Cover Story

Improving the Operational Efficiency in Maintenance Testing

By Richard Marenbach, OMICRON electronics, Germany

Operators of electrical power systems face three big challenges nowadays. The transition from carbon-based generation to renewable generation will bring a huge transformation of electrical power networks. More new power plants than ever before have to be commissioned and put into operation in the same amount of time. New technologies will lead to more and more assets becoming an intelligent electronic device or being virtualized completely. This will increase the number of firmware-updates drastically. Additionally, we can observe an increasing shortage of skilled workers in many countries.

Thus, operators of electrical power networks are highly recommended to review, rethink and partially redesign their workflows and react to the new conditions. Especially the phase of operation and maintenance uses many resources today. Therefore, this paper presents two examples on how to solve these challenges with a systematic approach. 

Life Cycle of an IED and Appropriate Testing Scenarios

A digital protection relay or intelligent electronic device (IED) undergoes many different tests during its life cycle. Starting at the manufacturers site, over engineering, commissioning, and maintenance. all tests have their own purpose, so different testing methods and scenarios are needed to check the correct behavior of the IED or protection system. Every testing scenario of an IED should be seen as part of an integrated testing process. 

A harmonized testing process is characterized by efficiency, high quality, transparency, comprehensiveness, and well-defined responsibilities of staff.

In 2022, associations in Central Europe published a guideline for the test of IEDs that covers all phases where the IED is under responsibility of the grid operator. This structure can be extended by a first phase where the IED is under development by the manufacturer. So, the overall life cycle can be divided into three main phases: “development,” “putting into operation” and “operation and maintenance” (neglecting the phase of decommissioning). Each of these phases can be further divided into specific sub-phases (refer to Figure 1). In all these phases different testing methods and testing scenarios are needed to ensure the appropriate behavior of the IED or protection system.

The aim of Testing

Before testers start to design the testing process, they should reflect what the purpose of a test scenario is: the test should prove that the device under test (DUT) or system under test (SUT) shows its nominal behavior. For the following paper we suppose that DUT and SUT are equivalent. It should be clear that the nominal behavior of the DUT has been defined before the test scenario is designed. Furthermore, it also should be clear, that every test scenario should deliver additional information about the DUT, which means conversely that every test scenario that delivers not an additional information about the behavior of the DUT is not necessary and a waste of time. 

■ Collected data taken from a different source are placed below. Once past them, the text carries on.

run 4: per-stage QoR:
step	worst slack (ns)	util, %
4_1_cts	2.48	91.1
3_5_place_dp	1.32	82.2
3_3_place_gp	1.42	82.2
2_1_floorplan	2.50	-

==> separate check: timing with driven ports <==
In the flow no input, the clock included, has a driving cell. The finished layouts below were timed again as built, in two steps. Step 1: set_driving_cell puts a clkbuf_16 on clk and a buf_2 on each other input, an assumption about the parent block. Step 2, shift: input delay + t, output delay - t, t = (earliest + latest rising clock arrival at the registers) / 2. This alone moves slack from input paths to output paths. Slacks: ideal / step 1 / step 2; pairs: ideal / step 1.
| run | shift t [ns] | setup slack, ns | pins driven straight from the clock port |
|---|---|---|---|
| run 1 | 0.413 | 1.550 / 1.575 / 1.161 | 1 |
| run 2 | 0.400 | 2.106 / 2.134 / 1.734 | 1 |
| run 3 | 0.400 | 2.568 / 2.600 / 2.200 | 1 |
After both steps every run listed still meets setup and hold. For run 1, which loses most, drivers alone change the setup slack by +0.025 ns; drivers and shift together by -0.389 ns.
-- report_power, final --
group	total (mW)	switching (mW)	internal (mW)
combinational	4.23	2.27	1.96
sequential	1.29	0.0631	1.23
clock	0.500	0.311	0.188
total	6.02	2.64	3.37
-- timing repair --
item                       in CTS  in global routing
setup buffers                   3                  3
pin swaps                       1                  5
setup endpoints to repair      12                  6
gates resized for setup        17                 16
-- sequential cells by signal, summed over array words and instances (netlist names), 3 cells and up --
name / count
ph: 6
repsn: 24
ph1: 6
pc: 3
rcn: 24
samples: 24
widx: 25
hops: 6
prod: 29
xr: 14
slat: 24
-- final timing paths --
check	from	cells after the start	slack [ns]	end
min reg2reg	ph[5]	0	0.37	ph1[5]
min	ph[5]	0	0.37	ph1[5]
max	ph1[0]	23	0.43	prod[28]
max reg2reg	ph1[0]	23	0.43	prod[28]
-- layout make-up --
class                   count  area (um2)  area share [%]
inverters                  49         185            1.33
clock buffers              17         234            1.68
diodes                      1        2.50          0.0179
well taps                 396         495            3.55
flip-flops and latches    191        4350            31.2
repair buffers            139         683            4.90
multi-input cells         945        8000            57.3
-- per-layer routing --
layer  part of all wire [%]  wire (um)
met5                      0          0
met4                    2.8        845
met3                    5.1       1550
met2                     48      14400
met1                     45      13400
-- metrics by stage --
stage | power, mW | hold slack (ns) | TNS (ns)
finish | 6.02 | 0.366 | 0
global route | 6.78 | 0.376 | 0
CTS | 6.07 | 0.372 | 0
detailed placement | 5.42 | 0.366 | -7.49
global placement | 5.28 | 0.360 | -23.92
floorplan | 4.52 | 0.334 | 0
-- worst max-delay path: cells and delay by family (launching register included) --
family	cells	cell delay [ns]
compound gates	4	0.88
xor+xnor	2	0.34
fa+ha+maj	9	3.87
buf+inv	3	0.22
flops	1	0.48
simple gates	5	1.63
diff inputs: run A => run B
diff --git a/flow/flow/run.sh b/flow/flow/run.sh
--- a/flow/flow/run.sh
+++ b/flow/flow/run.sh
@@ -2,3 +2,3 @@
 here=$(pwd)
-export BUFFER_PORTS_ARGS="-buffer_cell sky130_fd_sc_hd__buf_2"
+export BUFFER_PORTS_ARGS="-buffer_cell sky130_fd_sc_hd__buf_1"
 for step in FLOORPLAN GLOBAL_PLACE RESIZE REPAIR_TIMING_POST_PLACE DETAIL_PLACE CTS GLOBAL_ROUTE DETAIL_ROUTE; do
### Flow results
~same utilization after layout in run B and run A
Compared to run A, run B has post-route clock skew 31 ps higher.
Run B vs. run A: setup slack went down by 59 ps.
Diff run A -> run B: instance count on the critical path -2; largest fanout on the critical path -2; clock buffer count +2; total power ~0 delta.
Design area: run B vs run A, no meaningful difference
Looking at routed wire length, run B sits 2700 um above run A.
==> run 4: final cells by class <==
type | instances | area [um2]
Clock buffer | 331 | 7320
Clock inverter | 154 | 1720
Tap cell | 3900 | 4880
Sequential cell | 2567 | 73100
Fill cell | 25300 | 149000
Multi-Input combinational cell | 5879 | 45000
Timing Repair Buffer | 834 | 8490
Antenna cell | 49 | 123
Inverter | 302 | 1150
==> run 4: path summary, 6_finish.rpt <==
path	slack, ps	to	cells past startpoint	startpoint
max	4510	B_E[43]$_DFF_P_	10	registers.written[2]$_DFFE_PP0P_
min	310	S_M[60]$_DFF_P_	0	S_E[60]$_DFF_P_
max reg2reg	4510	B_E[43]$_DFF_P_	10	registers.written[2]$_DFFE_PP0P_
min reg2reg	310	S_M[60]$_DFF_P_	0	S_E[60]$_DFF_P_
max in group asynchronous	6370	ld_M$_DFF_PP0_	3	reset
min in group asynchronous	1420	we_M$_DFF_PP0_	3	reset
This is an optimization exercise on Yosys and OpenROAD, whose aim is small area, a short achievable clock period and few clock cycles per item, not a production implementation. Only simulation tests tie the RTL to the original design; equivalence was not proved. Power figures rest on the tool's default switching activity, not on a simulated workload.

## job 8648
==> flow/design.v (excerpt) <==
module SequentialNonrestoringDivider128Bit(
    input  [127:0] dividend_q,
    input  [127:0] divisor_m,
    input          clk,
    input          reset_n,
    output [127:0] quotient,
    output [127:0] remainder,
    output         done
    );
Size in the first run: ~2400 cells after synthesis, ~270 flip-flops.
clock: 5.5 ns
lec_check: 0
cap_margin: 20
core_margin: 2
core_utilization: 40
cts_buf_list: sky130_fd_sc_hd__clkbuf_8
setup_slack_margin: 2.0
slew_margin: 20
standard.sh (not shown) runs the stock make flow with config.mk's settings and CLKGATE_MAP_FILE= SYNTH_SCRIPT=/design/flow/synth_recipe.tcl, a recipe that flattens the netlist after the stock synthesis.
==> flow/flow/run.sh <==
#!/bin/bash
# The standard layout, except that the input and output ports are buffered with
# buf_1 cells (resizable later) instead of the delay buffer buffer_ports picks.
set -euo pipefail
export BUFFER_PORTS_ARGS="-buffer_cell sky130_fd_sc_hd__buf_1"
bash standard.sh > standard_flow.log 2>&1
Testbench counts of job 8648, summed over its fixed seeds: cycles 29,684, items 384.
From an optimization exercise on the open Yosys and OpenROAD flow, aimed at small area; shortcuts taken in it are not production practice.
At most, simulation tests tie the RTL to the original design; equivalence was not proved.
Power is estimated from default activity; no workload was simulated.

Setup of the baseline:
// decodeAndMap
module decodeAndMap(drawX, drawY, drawColour, WE, resetn, clock, shapeselect, inputColour, vs_n, rotateX, rotateY, rotateZ, invert, pitch, roll, yaw, doneShape);
For scale: roughly 1,500 cells after synthesis, roughly 700 flip-flops, roughly 59 I/O pins, about 20,000 µm² of cells after synthesis.
Settings: LEC_CHECK=0, CAP_MARGIN=30, CORE_MARGIN=2, CORE_UTILIZATION=65, CTS_BUF_LIST=sky130_fd_sc_hd__clkbuf_4 sky130_fd_sc_hd__clkbuf_8 sky130_fd_sc_hd__clkbuf_16, CTS_CLUSTER_DIAMETER=100, CTS_CLUSTER_SIZE=30, SLEW_MARGIN=20; clock period 12.0 ns.
run.sh (not shown) runs the stock make flow with config.mk's settings and CLKGATE_MAP_FILE= SYNTH_SCRIPT=/design/flow/synth_recipe.tcl, a recipe that flattens the netlist after the stock synthesis.
The baseline has completed all stages; timing, DRC and antenna checks passed.
What the candidate does differently from the baseline at the input level:
Settings: a change of CORE_UTILIZATION from 65 to 60.
[summary]
Looking only at starting utilization of the core area, and setting everything else aside, the lower value of the baseline and the candidate goes to the candidate. The candidate vs. the baseline: register-to-register slack +20 ps, relative area change from synthesis to final layout went up. Compared with the baseline, the candidate shows a higher area of the core. The baseline and the candidate ended up with nearly the same ratio of final minimum period to clock period. Core utilization was higher in the run labelled the baseline. Between the baseline and the candidate, the difference in clock power is negligible. | area fraction of clock buffers and clock inverters | the candidate vs the baseline | ≈ equal |. The candidate -> the baseline: fraction of area in multi-input gates flat. Reported for the baseline and the candidate, number of enable flip-flop cells after synthesis turned out identical to the last digit. Looking at the reports, the candidate completed the entire flow and the layout it produced met the timing, design-rule and antenna checks.
Function was not checked in any run of this note: the RTL went through the layout flow alone.

========
== v54 ==
decodeAndMap, a different RTL version from the one above (not shown whole).
Size in the first run: about 1500 cells after synthesis, ~700 flip-flops, roughly 59 I/O pins, ~20000 µm² of cells after synthesis.
clock: 12.0 ns
lec_check: 0
cap_margin: 30
core_margin: 2
core_utilization: 75
cts_buf_list: sky130_fd_sc_hd__clkbuf_16
cts_cluster_diameter: 100
cts_cluster_size: 30
slew_margin: 20
What v56 does differently from v54 at the input level:
- setting ABC_AREA to 1 for the first time
- changing CORE_UTILIZATION from 75 to 70
Findings:
Between v56 and v54, proportion of cell area occupied by registers is higher for v54, v56 comes in under that.
For v54, the highest layer used for signal routing was met5, unlike v56, where it was met4.
Compared to v54, v56 has share of power burned in registers 0.5 points higher.
v56 ended up with a higher register-to-register slack than v54 did.
v56 reports a lower starting DRC count in detailed routing than v54 does.
Going from v54 to v56, routability congestion estimate from global placement shrank slightly.
As far as number of sinks handled by clock tree synthesis goes, v54 and v56 are indistinguishable; the numbers are identical.
Of v56 and v54, the run reporting the higher row count was v56.
There was hardly any difference in delay contributed by the slowest stage of the critical path between v54 and v56.
Relative to v54, fraction of power consumed by the clock network has increased by 0.2 points in v56.
First-pass GRT wire length was lower in the run labelled v56.
Of v56 and v54, the lower cell area belongs to v54.
diff inputs: v56 => v42
- swapping 70 for 75 in CORE_UTILIZATION
- putting CELL_PAD_IN_SITES_DETAIL_PLACEMENT at 0 where nothing was set
- clearing ABC_AREA, which used to be 1
- putting CELL_PAD_IN_SITES_GLOBAL_PLACEMENT at 0 where nothing was set
[summary]
v42 ended up with compound AO/OA/AOI/OAI gates as its combinational family with the most area after synthesis; v56 ended up with simple AND/OR/NAND/NOR gates. Synthesized netlist cell count went down by more than 10% going from v56 to v42. Relative to v56, the synthesized-area fraction occupied by and/or/nand/nor cells of v42 is lower by 4.4 points. Total stage count of the critical path ended up 1 lower on v42 than on v56. Diff v56 -> v42: register-to-register setup slack fell 0.22 ns; non-clock buffer count up 3; aggregate routed wire length up 3.9%; post-synthesis cell type count has increased; vertical extent of the die -3.7%. Compared v42 vs v56, and clock period minus worst slack is down in v42. Sort v56 and v42 by cell count desc -> top: v56.

========
decodeAndMap, a different RTL version from the one above (not shown whole).
Size: roughly 700 flip-flops, ~59 I/O pins.
make LEC_CHECK=0 CAP_MARGIN=30 CORE_MARGIN=2 CORE_UTILIZATION=70 CTS_BUF_LIST=sky130_fd_sc_hd__clkbuf_16 CTS_CLUSTER_DIAMETER=100 CTS_CLUSTER_SIZE=30 SLEW_MARGIN=20 finish   # period 12.0 ns
Then changed:
CORE_UTILIZATION = 75   (was 70)
CTS_CLUSTER_SIZE = 28   (was 30)
Result: The changed run finished clean; global-route usage grows by 6.7 points; clock-buffer cell count grows by 1; synthesized cell count is unchanged; routed wire length grows by 18%; via count grows by 6.5%; sequential share of layout area hardly moves; cell area barely changes; non-clock buffer count shrinks by 2; register-to-register slack gets worse by 0.14 ns; setup slack gets worse by 0.0047 ns.

========
== main ==
decodeAndMap, a different RTL version from the one above (not shown whole).
For scale: about 690 flip-flops, about 59 I/O pins, roughly 22000 um2 of cells after synthesis.
Settings: LEC_CHECK=0, CAP_MARGIN=30, CORE_MARGIN=2, CORE_UTILIZATION=40, SLEW_MARGIN=20; clock period 12.0 ns.
main ran to completion and came out clean on the timing, design-rule and antenna checks.
What the feature branch does differently from main at the input level:
# main
export LEC_CHECK = 0
export CAP_MARGIN = 30
export CORE_MARGIN = 2
export CORE_UTILIZATION = 40
export SLEW_MARGIN = 20
create_clock -name core_clock -period 12.0 [get_ports {clock}]
# the feature branch
export LEC_CHECK = 0
export CAP_MARGIN = 30
export CORE_MARGIN = 2
export CORE_UTILIZATION = 40
export CTS_BUF_LIST = sky130_fd_sc_hd__clkbuf_4 sky130_fd_sc_hd__clkbuf_8 sky130_fd_sc_hd__clkbuf_16
export CTS_CLUSTER_DIAMETER = 100
export CTS_CLUSTER_SIZE = 30
export SLEW_MARGIN = 20
create_clock -name core_clock -period 12.0 [get_ports {clock}]
==> results.txt <==
Comparing clock network latency to the later pin of the worst-skew pair for main and the feature branch, the smaller number came from main.
In terms of worst slack on hold paths, main and the feature branch differ only marginally.
In the metrics for main and the feature branch, the one carrying the lower combinational share of power is main.
Compared with main, the feature branch shows cell count lower by 79.
Of main and the feature branch, main shows the higher total net switching power, with the feature branch below it.
Status: sequential power parity (main, the feature branch)
Taking main as the reference, in the feature branch via count dropped 285; final-layout clock buffer total dropped 66%.
Both conditions hold for the feature branch: the flow ran to the end and the final layout passed the timing, design-rule and antenna checks.
No run of this note included a check of the RTL's function; only the layout flow was run.

========
== red ==
decodeAndMap, a different RTL version from the one above (not shown whole).
Size: about 1600 cells after synthesis.
export LEC_CHECK = 0
export CAP_MARGIN = 30
export CORE_MARGIN = 2
export CORE_UTILIZATION = 60
export CTS_BUF_LIST = sky130_fd_sc_hd__clkbuf_4 sky130_fd_sc_hd__clkbuf_8 sky130_fd_sc_hd__clkbuf_16
export CTS_CLUSTER_DIAMETER = 100
export CTS_CLUSTER_SIZE = 30
export SLEW_MARGIN = 20
create_clock -name core_clock -period 12.0 [get_ports {clock}]
Input changes introduced in blue (baseline for comparison: red):
- ABC_AREA newly set to 1
- CORE_UTILIZATION changed from 60 to 75
==> comparison <==
- blue against red: total cell area at the placement stage now smaller, via count normalized by instance count now larger, utilization now larger.
- Against red, blue comes in 74 ps higher on post-layout minimum cycle time.
- Status: peak fanout along the critical path parity (blue, red)
- On blue: max-slew headroom at the worst pin is 6.6 points lower than what red gave.
- red and blue ended up with roughly the same post-synth design cell area.
- Multi-input logic portion of the cell area: blue and red compared, higher one is red
- blue finished end to end and its layout was clean on timing, DRC and antenna.
- Between blue and red, it is blue whose post-synthesis compound-gate area fraction is lower, by 2.0 points.
- Measured against each other, blue and red differ in total power after layout, the higher figure coming from blue.

========
== lane 2 ==
decodeAndMap with an RTL version that a note above also has.
Size in the first run: about 1500 cells after synthesis, roughly 700 flip-flops, roughly 59 I/O pins.
Settings: LEC_CHECK=0, CAP_MARGIN=30, CORE_MARGIN=2, CORE_UTILIZATION=75, CTS_BUF_LIST=sky130_fd_sc_hd__clkbuf_16, CTS_CLUSTER_DIAMETER=100, CTS_CLUSTER_SIZE=30, GPL_ROUTABILITY_DRIVEN=0, SLEW_MARGIN=20; clock period 12.0 ns.
No stage failed in lane 2, and the final checks on the layout all came back clean.
Inputs modified between lane 2 and lane 4:
- GPL_ROUTABILITY_DRIVEN no longer set, was 0
- PLACE_DENSITY now 0.85, previously not set
The number of non-filler instances in the completed layout of lane 2 and that of lane 4 are within noise of each other. For the setup slack of the worst register-to-register path, lane 4 came in 180 ps lower than lane 2 did. The clock power was comparable across lane 4 and lane 2. Comparing lane 4 with lane 2, the cell area after layout came out essentially unchanged. Lane 4 ends up with a non-clock buffer count in the final layout that is 3.2% higher than in lane 2. Launch point of the worst path = inputColour[2]: lane 4; launch point of the worst path = inputColour[1]: lane 2. As far as number of buffer cells added on primary ports goes, lane 4 and lane 2 are indistinguishable; the numbers are identical. Lane 4 vs. lane 2: detailed-routing iteration count for the pre-antenna-repair pass now sits at about the same level; multi-input logic portion of the cell area now sits at about the same level.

The testing process should be seen as a continuous process along all phases in the life cycle of the IED with different interdependencies. Based on Figure 1, different test phases can be defined. Every fault in the protection system wiring faults should be discovered at its earliest possible phase. Every undetected fault can be the reason for misbehavior of the protection system and will go hand-in-hand with higher costs for later fault elimination.

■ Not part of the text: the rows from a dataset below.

This design comes from an exercise in tuning for small area on the open sky130 flow, not from production work.
RTL that was checked went through simulation tests only; none was proved equivalent to the original.
Power is estimated from default activity; no workload was simulated.

==> module PhysicalNeuronController_iLoop, before the edit <==
module PhysicalNeuronController_iLoop(
    clk, rst, kill,
    iADDR, W_DATA,
    SWU_EN, SWU_ADDR, SWU_DATA,
    Addr2SYNAPSE, Addr2SOMA, Addr2STDP,
    Data2SYNAPSE, Data2SOMA, Data2STDP,
    EN_SYNAPSE, EN_SOMA, EN_STDP,
    RC_SYNAPSE, RC_SOMA, RC_STDP,
    W_EN2Synapse, W_EN2SOMA, W_EN2STDP,
    o_ctrl, dbg_DATA1, dbg_DATA2
);
input clk, rst, kill;
input [15:0] iADDR;
input [31:0] W_DATA;
input SWU_EN;
input [15:0] SWU_ADDR;
input [7:0] SWU_DATA;
output [6:0] Addr2SYNAPSE, Addr2SOMA, Addr2STDP;
output [31:0] Data2SYNAPSE, Data2SOMA, Data2STDP;
output EN_SYNAPSE, EN_SOMA, EN_STDP;
output RC_SYNAPSE, RC_SOMA, RC_STDP;
output W_EN2Synapse, W_EN2SOMA, W_EN2STDP;
output [1:0] o_ctrl;
output [31:0] dbg_DATA1, dbg_DATA2;
wire [15:0] a_in = SWU_EN ? SWU_ADDR : iADDR;
wire [31:0] d_in = SWU_EN ? {24'b0, SWU_DATA} : W_DATA;
assign dbg_DATA1 = d_in;
reg [1:0] ctl;
always @(posedge clk) begin
    if (rst)
        ctl <= 2'b10;
    else if (a_in[15])
        ctl <= 2'b01;
    else if (a_in[14])
        ctl <= 2'b10;
    else if (|a_in[13:7])
        ctl <= 2'b11;
    else if (|a_in[6:0])
        ctl <= 2'b01;
    else
        ctl <= 2'b00;
end
assign o_ctrl = ctl;
reg [1:0] nst, st;
always @(posedge clk) begin
    st <= nst;
    if (kill)
        nst <= 2'b00;
    else
        case (st)
        2'b00: nst <= (ctl == 2'b11) ? 2'b01 : 2'b00;
        2'b01: nst <= (ctl == 2'b00) ? 2'b00 : (ctl == 2'b11) ? 2'b10 : 2'b01;
        2'b10: nst <= (ctl == 2'b00) ? 2'b01 : (ctl == 2'b11) ? 2'b11 : 2'b10;
        2'b11: nst <= (ctl == 2'b01 || ctl == 2'b10) ? 2'b11 : 2'b10;
        endcase
end
wire [3:0] t = a_in[15:12];
wire [2:0] k = {t[3] & t[1], t[3] & (~t[1] | t[0]), t[3] ? (t[1:0] == 2'b00) : t[2]};
wire [41:0] w_word = {k, a_in[6:0],
                      (ctl == 2'b10) ? d_in[31:16] : 16'b0, d_in[15:0]};
wire [41:0] h_word = {k, a_in[14:8], 16'b0, d_in[31:16]};
parameter [41:0] P0 = 42'h0, P1 = {42{1'b1}}, P2 = {42{1'b1}}, PB = {42{1'b1}};
reg [41:0] n0, n1, n2, s0, s1, s2, buf_q;
wire [41:0] v0 = s0 ^ P0, v1 = s1 ^ P1, v2 = s2 ^ P2;
always @(posedge clk) begin
    s0 <= n0;
    s1 <= n1;
    s2 <= n2;
    n0 <= P0 ^ (st[1] ? v1 : (st[0] ? w_word : h_word));
    n1 <= P1 ^ (st[1] ? (st[0] ? v2 : w_word) : h_word);
    n2 <= P2 ^ (st[0] ? w_word : h_word);
    if (kill)
        buf_q <= PB;
    else if (st != 2'b00)
        buf_q <= PB ^ v0;
    else if (ctl != 2'b00)
        buf_q <= PB ^ w_word;
    else
        buf_q <= PB;
end
wire [41:0] buf_out = buf_q ^ PB;
reg [2:0] f;
always @(posedge clk)
    f <= buf_out[41:39];
wire f_a = f[2], f_b = f[1], f_c = f[0];
assign EN_SYNAPSE = ~f_a;
assign EN_SOMA = f_a & ~f_b;
assign EN_STDP = f_a & f_b;
assign RC_SYNAPSE = f_c;
assign RC_SOMA = 1'b0;
assign RC_STDP = 1'b0;
assign W_EN2Synapse = ~f_a & f_b;
assign W_EN2SOMA = EN_SOMA;
assign W_EN2STDP = EN_STDP;
wire [6:0] a_out = buf_out[38:32];
wire [31:0] d_out = buf_out[31:0];
assign Addr2SYNAPSE = EN_SYNAPSE ? a_out : 7'b0;
assign Addr2SOMA = EN_SOMA ? a_out : 7'b0;
assign Addr2STDP = EN_STDP ? a_out : 7'b0;
assign Data2SYNAPSE = EN_SYNAPSE ? d_out : 32'b0;
assign Data2SOMA = EN_SOMA ? d_out : 32'b0;
assign Data2STDP = EN_STDP ? d_out : 32'b0;
assign dbg_DATA2 = d_out;
endmodule
Settings: LEC_CHECK=0, ABC_AREA=1, CAP_MARGIN=20, CORE_MARGIN=2, CORE_UTILIZATION=60, SLEW_MARGIN=20; clock period 5.0 ns.
standard.sh (not shown) runs the stock make flow with config.mk's settings and CLKGATE_MAP_FILE= SYNTH_SCRIPT=/design/flow/synth_recipe.tcl, a recipe that flattens the netlist after the stock synthesis.
==> flow/flow/run.sh <==
#!/bin/bash
set -euo pipefail
F=$(cd "$(dirname "${BASH_SOURCE[0]}")" && pwd)
export MY_ABC_SCRIPT=$F/abc_area.script
export BUFFER_PORTS_ARGS="-buffer_cell sky130_fd_sc_hd__buf_1"
export CTS_ARGS="-sink_clustering_enable -repair_clock_nets -dont_use_dummy_load -buf_list {sky130_fd_sc_hd__clkbuf_4} -sink_clustering_size 10 -sink_clustering_max_diameter 35"
bash standard.sh SYNTH_SCRIPT=$F/synth.tcl finish > standard.log 2>&1
==> flow/flow/abc_area.script <==
strash
dch -f
amap
topo
==> flow/flow/synth.tcl <==
proc synth {args} { yosys synth -nofsm -noshare {*}$args }
proc abc {args} {
  set i [lsearch $args -script]
  if {$i >= 0 && [info exists ::env(MY_ABC_SCRIPT)] && $::env(MY_ABC_SCRIPT) ne ""} {
    lset args [expr {$i + 1}] $::env(MY_ABC_SCRIPT)
  }
  yosys abc {*}$args
}
source $::env(SCRIPTS_DIR)/synth.tcl
# left out here: clear keep_hierarchy, flatten, clean up, hide names made inside functions, write 1_2_yosys.v
==> next run, changes <==
--- a/flow/design.v
+++ b/flow/design.v
@@ -59,24 +59,20 @@
 wire [41:0] w_word = {k, a_in[6:0],
                       (ctl == 2'b10) ? d_in[31:16] : 16'b0, d_in[15:0]};
 wire [41:0] h_word = {k, a_in[14:8], 16'b0, d_in[31:16]};
-parameter [41:0] P0 = 42'h0, P1 = {42{1'b1}}, P2 = {42{1'b1}}, PB = {42{1'b1}};
+parameter [41:0] P0 = {42{1'b1}}, P1 = 42'h0, P2 = 42'h0, PB = 42'h0;
 reg [41:0] n0, n1, n2, s0, s1, s2, buf_q;
 wire [41:0] v0 = s0 ^ P0, v1 = s1 ^ P1, v2 = s2 ^ P2;
+wire sel_w = ~kill & (st == 2'b00) & (ctl != 2'b00);
+wire sel_s = ~kill & (st != 2'b00);
+wire [41:0] x_word = st[0] ? w_word : h_word;
 always @(posedge clk) begin
     s0 <= n0;
     s1 <= n1;
     s2 <= n2;
-    n0 <= P0 ^ (st[1] ? v1 : (st[0] ? w_word : h_word));
-    n1 <= P1 ^ (st[1] ? (st[0] ? v2 : w_word) : h_word);
-    n2 <= P2 ^ (st[0] ? w_word : h_word);
-    if (kill)
-        buf_q <= PB;
-    else if (st != 2'b00)
-        buf_q <= PB ^ v0;
-    else if (ctl != 2'b00)
-        buf_q <= PB ^ w_word;
-    else
-        buf_q <= PB;
+    n0 <= P0 ^ (st[1] ? v1 : x_word);
+    n1 <= P1 ^ ((st == 2'b11) ? v2 : (st[0] ? h_word : w_word));
+    n2 <= P2 ^ x_word;
+    buf_q <= PB ^ ({42{sel_w}} & w_word | {42{sel_s}} & v0);
 end
 wire [41:0] buf_out = buf_q ^ PB;
 reg [2:0] f;
=>
- The changed run completed without violations
- combinational power shrinks by 11%
- power shrinks by 1.8%
- global-route usage shrinks by 1.8 points
- worst hold slack gets better by 0.013 ns
- via count shrinks by 5.5%
- wire length shrinks by 7.6%
- flip-flop and latch count is unchanged
- utilization shrinks by 1.4 points
- clock skew hardly moves
- cell area shrinks by 2.7%
- setup slack gets worse by 0.35 ns
- sequential power stays flat
- first-iteration DRC count shrinks by 30%
- clock-buffer cell count shrinks by 1
The RTL of the first run of this note was laid out without a check of its function.

==> what the ideal ports hide <==
In the flow no input, the clock included, has a driving cell. The finished layouts below were timed again as built, in two steps. Step 1 (the two cells are an assumption about what drives the block):
set clk [get_ports {clk}]
set_driving_cell -lib_cell sky130_fd_sc_hd__clkbuf_16 $clk
set_driving_cell -lib_cell sky130_fd_sc_hd__buf_2 [delete_from_list [all_inputs] $clk]
Step 2 moves the port delays by t, midway between the first and last clock arrival at a register: inputs arrive t later, outputs are due t later. That takes back most of the time a late clock gives input paths. a / b / c = ideal / step 1 / step 2; a / b = the first two.
run | shift t [ns] | slack for setup (ns) | worst hold slack (ns) | clock arrival spread, ns
the first run | 0.631 | 1.274 / 1.234 / 1.526 | 0.295 / 0.295 / 0.295 | 0.068 / 0.068
the second run | 0.648 | 0.920 / 0.881 / 1.529 | 0.308 / 0.308 / 0.308 | 0.076 / 0.076
After both steps every run listed still meets setup and hold.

Table 1 shows which changes an IED or protection system can undergo during its life cycle. Every change can’t be the trigger to test the actual behavior against the nominal behavior.

Developing a Systematic Test Approach with the Testing Canvas

As we have seen, different testing purposes require different testing methods and scenarios. The different testing strategies might follow different corporate strategies, but the answers on the questions “Why are we testing?” “What are we testing?” and “How are we testing?” should be done always based on the same methodology.

This might be complicated, so for an easy approach a testing process canvas – like a business model canvas – has been developed that covers all necessary topics that should be considered when designing a new testing procedure, (refer to Figure 2). 

The user is guided through the development of the testing process with dedicated questions. They have a very general character, but the answers can be completely different from company to company. By this way, it is possible to generate the most efficient testing scenarios for all testing purposes with a high quality, minimum number of test shots and defined responsibilities.

As a basis it is necessary to decide in a risk and quality management step if the test is required or not and what could happen – how the risk of failure will increase – if the test is not done. A more detailed description will follow later in example 1. Before any test scenarios are developed, all preconditions must be noted as for example team size, team knowledge, variety of different IEDs, number of IEDs, quality of internal standards and many more.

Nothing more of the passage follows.